TASK BRIEF
Only a number is wanted here: the count of lines in the entries below that contain the word "kind".

TASK DATA
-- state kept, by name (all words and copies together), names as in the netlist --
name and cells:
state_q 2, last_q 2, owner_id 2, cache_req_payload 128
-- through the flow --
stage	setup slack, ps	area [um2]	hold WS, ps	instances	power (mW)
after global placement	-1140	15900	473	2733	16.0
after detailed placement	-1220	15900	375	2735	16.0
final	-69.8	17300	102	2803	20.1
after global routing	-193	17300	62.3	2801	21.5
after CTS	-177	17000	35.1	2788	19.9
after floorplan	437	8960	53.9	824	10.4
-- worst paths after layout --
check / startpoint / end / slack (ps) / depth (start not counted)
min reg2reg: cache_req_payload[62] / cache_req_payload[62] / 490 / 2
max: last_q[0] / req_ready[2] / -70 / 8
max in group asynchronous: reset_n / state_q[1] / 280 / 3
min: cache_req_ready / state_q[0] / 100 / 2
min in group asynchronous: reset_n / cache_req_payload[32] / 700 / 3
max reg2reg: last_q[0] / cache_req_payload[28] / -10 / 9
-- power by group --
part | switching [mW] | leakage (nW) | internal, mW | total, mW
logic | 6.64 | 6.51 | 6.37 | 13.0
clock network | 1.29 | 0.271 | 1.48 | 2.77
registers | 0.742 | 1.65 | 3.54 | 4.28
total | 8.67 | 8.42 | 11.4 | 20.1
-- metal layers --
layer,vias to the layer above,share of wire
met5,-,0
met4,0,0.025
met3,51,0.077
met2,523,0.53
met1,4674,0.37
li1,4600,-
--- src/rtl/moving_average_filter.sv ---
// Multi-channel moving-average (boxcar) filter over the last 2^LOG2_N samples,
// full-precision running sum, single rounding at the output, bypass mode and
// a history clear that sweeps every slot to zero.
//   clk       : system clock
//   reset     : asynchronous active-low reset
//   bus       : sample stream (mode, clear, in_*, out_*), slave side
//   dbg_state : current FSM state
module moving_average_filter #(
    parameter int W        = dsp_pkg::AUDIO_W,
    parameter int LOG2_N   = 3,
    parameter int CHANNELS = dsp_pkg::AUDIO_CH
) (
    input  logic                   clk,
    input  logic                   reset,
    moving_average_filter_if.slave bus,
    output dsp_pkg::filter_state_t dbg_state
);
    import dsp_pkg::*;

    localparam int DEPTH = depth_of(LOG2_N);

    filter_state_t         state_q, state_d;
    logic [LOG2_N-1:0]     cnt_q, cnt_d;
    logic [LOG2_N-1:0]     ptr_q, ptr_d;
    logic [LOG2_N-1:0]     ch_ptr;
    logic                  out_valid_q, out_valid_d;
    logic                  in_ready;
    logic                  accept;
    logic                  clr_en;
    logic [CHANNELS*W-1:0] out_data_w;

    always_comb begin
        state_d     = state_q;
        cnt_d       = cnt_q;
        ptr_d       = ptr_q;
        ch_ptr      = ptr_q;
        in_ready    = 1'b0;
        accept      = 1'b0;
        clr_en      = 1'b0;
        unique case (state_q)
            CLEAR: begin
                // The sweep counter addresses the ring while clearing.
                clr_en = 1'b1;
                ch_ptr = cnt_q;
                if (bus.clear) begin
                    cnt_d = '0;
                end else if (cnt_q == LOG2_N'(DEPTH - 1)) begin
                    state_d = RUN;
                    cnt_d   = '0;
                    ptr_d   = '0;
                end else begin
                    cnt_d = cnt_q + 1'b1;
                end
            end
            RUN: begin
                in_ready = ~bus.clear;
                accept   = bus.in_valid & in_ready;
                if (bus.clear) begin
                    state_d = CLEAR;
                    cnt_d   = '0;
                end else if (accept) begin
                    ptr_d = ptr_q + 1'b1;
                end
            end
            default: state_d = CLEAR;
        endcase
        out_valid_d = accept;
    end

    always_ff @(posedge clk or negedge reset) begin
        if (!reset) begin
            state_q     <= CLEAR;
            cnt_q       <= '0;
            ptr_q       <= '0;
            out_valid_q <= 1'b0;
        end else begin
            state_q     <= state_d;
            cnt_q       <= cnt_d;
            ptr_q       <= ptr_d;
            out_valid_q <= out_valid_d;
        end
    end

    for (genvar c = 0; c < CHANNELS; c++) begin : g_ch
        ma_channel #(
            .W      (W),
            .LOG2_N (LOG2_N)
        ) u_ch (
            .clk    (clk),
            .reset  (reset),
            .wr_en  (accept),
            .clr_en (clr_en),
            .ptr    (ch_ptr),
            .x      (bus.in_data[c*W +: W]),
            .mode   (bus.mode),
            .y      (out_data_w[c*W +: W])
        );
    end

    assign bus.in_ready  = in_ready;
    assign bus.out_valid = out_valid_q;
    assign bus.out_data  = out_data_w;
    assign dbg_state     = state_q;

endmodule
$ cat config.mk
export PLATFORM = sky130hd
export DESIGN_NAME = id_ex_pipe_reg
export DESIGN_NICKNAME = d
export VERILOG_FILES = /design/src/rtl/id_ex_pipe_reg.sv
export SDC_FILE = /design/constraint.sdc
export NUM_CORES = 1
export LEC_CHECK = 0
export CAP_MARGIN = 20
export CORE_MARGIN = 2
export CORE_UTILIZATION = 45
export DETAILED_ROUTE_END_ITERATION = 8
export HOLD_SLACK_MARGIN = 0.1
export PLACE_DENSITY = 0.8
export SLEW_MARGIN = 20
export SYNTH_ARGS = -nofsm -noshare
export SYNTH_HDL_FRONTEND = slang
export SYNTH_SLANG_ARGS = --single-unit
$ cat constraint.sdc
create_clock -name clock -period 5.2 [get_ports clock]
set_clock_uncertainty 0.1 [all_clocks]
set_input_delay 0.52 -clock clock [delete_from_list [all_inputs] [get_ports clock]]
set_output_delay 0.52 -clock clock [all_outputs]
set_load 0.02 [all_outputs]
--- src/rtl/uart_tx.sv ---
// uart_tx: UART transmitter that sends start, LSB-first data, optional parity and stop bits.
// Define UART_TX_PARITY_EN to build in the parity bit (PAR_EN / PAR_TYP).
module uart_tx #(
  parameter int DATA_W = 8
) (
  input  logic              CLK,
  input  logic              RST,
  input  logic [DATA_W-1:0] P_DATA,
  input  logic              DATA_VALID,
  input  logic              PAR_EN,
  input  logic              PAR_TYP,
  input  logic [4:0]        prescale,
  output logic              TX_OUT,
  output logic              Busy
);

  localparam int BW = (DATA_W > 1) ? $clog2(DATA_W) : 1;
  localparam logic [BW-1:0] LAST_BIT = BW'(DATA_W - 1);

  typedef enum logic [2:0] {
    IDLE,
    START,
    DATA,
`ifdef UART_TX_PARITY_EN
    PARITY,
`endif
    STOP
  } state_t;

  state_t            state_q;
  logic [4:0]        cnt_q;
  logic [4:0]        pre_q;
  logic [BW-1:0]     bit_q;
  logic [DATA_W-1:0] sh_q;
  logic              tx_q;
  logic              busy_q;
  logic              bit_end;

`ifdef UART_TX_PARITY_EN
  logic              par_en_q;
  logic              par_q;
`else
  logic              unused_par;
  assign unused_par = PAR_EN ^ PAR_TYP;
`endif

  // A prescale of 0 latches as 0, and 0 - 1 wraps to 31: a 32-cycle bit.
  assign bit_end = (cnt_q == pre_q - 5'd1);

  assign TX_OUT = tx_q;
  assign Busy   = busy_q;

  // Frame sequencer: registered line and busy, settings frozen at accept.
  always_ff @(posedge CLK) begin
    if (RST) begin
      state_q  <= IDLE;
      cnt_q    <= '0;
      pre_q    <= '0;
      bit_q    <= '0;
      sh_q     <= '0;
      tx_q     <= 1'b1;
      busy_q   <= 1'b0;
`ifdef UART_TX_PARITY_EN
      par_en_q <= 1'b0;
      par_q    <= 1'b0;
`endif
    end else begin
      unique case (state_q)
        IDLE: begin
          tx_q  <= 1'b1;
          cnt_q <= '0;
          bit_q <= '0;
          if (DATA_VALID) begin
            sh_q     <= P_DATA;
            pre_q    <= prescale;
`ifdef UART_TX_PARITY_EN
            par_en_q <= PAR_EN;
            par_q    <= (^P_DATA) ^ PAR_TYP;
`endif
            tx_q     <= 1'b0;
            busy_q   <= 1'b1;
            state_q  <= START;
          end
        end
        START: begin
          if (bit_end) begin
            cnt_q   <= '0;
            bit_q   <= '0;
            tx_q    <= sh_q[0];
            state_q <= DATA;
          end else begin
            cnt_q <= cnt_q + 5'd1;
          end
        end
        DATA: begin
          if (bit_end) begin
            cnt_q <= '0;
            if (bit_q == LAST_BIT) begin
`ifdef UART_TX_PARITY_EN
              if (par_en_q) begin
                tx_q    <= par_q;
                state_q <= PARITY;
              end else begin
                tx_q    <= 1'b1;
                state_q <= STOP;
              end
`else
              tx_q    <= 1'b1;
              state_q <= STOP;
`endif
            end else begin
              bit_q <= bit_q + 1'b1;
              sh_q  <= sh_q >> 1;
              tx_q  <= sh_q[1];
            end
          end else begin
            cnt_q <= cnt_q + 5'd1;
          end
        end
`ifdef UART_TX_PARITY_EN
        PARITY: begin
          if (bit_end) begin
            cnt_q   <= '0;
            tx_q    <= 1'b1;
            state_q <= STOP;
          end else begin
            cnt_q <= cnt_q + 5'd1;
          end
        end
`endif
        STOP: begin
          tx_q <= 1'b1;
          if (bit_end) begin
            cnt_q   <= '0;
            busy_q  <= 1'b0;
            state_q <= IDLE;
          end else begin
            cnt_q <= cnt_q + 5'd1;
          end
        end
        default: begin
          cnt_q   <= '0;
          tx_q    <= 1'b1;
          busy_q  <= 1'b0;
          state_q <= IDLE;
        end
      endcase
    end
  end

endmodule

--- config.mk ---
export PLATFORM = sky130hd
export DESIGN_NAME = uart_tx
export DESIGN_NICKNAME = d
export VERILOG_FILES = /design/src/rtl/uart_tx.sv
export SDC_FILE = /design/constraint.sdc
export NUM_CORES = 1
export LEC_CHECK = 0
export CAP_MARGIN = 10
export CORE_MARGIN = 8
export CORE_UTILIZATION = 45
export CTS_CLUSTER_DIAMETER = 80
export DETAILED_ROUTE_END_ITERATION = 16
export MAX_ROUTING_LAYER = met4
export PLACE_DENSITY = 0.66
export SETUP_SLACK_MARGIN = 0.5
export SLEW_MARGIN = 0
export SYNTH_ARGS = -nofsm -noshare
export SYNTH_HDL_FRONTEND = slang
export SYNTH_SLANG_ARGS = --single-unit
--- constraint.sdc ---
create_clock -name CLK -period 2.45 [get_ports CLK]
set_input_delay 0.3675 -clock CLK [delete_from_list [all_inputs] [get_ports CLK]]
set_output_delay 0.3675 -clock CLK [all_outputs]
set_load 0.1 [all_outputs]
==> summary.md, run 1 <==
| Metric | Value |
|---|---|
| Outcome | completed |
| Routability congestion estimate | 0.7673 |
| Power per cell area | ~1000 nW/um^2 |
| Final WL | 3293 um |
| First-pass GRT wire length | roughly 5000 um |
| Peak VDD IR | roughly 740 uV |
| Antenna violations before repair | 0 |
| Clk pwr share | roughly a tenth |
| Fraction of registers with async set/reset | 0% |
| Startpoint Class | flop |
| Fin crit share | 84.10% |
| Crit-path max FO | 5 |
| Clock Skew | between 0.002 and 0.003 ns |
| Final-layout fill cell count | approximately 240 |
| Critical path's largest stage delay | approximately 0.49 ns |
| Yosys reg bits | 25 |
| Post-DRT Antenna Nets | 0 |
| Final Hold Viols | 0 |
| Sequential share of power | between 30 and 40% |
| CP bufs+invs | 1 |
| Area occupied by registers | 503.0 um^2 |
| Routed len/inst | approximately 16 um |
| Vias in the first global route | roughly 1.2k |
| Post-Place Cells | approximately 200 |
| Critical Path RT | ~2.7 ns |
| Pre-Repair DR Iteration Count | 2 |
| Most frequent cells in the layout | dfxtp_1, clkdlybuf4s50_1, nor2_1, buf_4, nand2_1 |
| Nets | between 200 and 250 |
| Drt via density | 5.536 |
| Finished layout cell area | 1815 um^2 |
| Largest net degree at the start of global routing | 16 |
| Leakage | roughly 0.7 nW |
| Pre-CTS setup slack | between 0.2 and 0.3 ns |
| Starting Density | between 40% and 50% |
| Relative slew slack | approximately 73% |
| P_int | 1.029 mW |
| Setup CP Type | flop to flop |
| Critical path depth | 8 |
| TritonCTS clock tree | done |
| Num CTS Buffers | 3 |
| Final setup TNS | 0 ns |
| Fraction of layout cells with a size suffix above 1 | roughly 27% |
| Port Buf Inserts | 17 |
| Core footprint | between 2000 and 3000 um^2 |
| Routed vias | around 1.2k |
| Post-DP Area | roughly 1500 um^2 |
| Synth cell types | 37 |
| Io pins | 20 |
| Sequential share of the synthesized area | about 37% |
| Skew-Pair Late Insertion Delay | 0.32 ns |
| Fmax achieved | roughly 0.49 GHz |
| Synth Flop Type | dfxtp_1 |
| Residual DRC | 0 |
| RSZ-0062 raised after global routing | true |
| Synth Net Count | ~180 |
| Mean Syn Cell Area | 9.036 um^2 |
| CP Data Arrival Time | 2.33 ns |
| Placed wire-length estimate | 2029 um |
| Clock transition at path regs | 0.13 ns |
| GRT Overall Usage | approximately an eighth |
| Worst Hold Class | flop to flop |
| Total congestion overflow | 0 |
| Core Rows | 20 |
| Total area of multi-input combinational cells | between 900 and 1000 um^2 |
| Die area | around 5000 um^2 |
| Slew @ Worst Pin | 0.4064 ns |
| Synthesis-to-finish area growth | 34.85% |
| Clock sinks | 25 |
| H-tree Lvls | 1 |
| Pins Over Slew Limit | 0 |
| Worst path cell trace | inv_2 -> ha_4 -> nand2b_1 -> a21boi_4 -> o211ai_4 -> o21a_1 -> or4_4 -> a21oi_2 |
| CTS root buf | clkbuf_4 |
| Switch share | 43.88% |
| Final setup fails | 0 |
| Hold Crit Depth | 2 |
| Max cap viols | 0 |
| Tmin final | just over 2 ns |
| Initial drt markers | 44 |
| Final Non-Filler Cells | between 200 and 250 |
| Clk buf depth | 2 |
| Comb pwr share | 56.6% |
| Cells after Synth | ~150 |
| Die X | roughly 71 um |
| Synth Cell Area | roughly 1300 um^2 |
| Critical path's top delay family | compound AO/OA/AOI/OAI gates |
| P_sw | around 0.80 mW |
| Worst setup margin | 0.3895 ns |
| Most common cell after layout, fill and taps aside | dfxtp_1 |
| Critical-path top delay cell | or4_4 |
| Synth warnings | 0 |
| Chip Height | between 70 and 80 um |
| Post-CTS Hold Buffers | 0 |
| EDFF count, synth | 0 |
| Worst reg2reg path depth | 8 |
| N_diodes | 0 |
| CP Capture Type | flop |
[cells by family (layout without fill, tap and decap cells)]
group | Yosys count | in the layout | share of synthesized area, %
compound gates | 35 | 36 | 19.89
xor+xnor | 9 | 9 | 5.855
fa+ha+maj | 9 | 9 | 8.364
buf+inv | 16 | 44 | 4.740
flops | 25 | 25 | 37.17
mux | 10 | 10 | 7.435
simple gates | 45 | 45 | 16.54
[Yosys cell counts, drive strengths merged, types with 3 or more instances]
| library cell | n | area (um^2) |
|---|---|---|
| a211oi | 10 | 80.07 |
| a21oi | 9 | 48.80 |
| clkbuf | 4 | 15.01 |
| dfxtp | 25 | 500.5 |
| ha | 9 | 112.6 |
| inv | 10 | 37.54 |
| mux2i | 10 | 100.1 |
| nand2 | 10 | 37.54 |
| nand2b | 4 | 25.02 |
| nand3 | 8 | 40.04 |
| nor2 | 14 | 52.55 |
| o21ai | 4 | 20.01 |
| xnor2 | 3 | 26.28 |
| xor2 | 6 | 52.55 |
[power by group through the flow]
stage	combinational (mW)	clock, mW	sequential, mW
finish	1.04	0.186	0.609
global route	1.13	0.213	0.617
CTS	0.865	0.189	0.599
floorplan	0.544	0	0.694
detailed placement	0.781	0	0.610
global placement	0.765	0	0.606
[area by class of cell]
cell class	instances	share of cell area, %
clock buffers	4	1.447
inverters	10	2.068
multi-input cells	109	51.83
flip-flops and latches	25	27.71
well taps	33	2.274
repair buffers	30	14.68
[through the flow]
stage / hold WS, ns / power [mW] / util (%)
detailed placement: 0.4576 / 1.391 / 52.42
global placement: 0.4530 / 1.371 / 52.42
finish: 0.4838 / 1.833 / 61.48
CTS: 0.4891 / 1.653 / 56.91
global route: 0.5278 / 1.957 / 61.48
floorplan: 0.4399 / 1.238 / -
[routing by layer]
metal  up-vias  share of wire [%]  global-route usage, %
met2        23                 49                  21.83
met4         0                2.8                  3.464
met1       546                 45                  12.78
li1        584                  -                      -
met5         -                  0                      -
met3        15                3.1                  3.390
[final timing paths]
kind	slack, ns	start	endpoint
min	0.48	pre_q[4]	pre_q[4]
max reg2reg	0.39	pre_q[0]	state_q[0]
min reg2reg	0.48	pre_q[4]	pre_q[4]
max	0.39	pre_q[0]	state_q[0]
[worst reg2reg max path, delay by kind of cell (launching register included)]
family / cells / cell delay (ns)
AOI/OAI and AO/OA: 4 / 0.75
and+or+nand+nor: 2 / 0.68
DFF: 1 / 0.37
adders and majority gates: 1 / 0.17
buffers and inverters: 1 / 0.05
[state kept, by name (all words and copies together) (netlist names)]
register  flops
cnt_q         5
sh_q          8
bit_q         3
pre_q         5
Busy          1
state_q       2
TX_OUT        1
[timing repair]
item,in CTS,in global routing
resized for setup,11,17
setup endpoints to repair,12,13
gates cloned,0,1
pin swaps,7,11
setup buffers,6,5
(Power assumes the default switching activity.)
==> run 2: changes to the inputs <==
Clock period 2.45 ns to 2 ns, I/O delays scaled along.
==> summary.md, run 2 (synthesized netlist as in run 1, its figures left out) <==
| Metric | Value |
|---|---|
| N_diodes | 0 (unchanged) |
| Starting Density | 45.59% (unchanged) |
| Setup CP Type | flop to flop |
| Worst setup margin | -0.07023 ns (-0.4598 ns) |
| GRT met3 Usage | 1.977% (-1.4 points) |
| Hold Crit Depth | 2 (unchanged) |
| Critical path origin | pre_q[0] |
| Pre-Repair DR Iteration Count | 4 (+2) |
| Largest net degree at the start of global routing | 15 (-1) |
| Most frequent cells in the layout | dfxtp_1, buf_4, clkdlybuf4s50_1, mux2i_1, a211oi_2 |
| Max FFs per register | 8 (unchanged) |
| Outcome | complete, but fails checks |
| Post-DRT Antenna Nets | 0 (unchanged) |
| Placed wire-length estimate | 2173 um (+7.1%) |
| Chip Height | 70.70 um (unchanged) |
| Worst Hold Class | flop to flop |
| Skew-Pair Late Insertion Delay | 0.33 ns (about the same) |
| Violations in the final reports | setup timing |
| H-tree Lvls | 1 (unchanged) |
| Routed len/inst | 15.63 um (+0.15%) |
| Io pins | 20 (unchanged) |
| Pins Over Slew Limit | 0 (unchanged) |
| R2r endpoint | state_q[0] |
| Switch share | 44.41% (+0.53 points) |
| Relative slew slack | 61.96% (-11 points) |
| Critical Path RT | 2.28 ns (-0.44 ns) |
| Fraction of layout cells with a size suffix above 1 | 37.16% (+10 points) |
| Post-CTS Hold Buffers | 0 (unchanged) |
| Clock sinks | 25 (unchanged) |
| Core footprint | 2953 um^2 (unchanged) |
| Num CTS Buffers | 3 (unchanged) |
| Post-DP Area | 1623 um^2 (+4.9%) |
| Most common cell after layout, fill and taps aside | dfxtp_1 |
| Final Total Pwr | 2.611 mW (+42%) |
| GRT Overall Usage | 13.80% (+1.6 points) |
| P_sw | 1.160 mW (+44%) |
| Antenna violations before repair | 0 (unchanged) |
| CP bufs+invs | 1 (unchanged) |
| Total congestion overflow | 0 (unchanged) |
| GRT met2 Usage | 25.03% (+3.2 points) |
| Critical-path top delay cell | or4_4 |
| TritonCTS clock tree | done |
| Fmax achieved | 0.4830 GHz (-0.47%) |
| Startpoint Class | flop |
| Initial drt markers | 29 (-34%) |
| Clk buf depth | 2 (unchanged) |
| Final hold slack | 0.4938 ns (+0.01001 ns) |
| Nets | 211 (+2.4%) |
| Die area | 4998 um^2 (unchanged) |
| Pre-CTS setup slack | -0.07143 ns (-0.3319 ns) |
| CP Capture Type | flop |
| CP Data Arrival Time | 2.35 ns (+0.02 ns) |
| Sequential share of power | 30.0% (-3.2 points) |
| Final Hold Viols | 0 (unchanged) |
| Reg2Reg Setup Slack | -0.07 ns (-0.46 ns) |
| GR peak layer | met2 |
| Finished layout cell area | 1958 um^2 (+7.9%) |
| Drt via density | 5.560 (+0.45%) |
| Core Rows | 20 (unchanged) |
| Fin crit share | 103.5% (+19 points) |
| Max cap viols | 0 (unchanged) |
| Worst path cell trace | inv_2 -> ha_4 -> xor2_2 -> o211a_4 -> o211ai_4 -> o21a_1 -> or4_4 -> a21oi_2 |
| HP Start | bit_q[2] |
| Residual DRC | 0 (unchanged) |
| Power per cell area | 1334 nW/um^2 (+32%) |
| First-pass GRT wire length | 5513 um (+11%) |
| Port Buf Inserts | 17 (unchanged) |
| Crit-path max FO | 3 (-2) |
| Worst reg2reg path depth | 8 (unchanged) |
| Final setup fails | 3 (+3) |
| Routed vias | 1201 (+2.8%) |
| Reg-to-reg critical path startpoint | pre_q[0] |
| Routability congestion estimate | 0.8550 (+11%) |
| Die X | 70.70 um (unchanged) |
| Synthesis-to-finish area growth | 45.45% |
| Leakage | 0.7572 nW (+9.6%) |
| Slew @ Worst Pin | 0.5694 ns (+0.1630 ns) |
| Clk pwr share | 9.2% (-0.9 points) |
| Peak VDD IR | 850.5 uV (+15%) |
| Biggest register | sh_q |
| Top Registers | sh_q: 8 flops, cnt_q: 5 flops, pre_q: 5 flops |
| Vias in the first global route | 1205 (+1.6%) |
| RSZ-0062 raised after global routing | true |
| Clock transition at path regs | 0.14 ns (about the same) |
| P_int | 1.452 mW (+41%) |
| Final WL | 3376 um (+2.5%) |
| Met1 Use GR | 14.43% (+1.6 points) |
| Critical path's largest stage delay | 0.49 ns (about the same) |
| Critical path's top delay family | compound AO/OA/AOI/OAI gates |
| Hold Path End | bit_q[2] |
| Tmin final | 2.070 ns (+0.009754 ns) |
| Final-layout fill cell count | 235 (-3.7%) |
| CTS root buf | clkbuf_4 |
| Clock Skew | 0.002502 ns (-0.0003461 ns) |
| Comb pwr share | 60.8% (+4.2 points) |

RESULT
2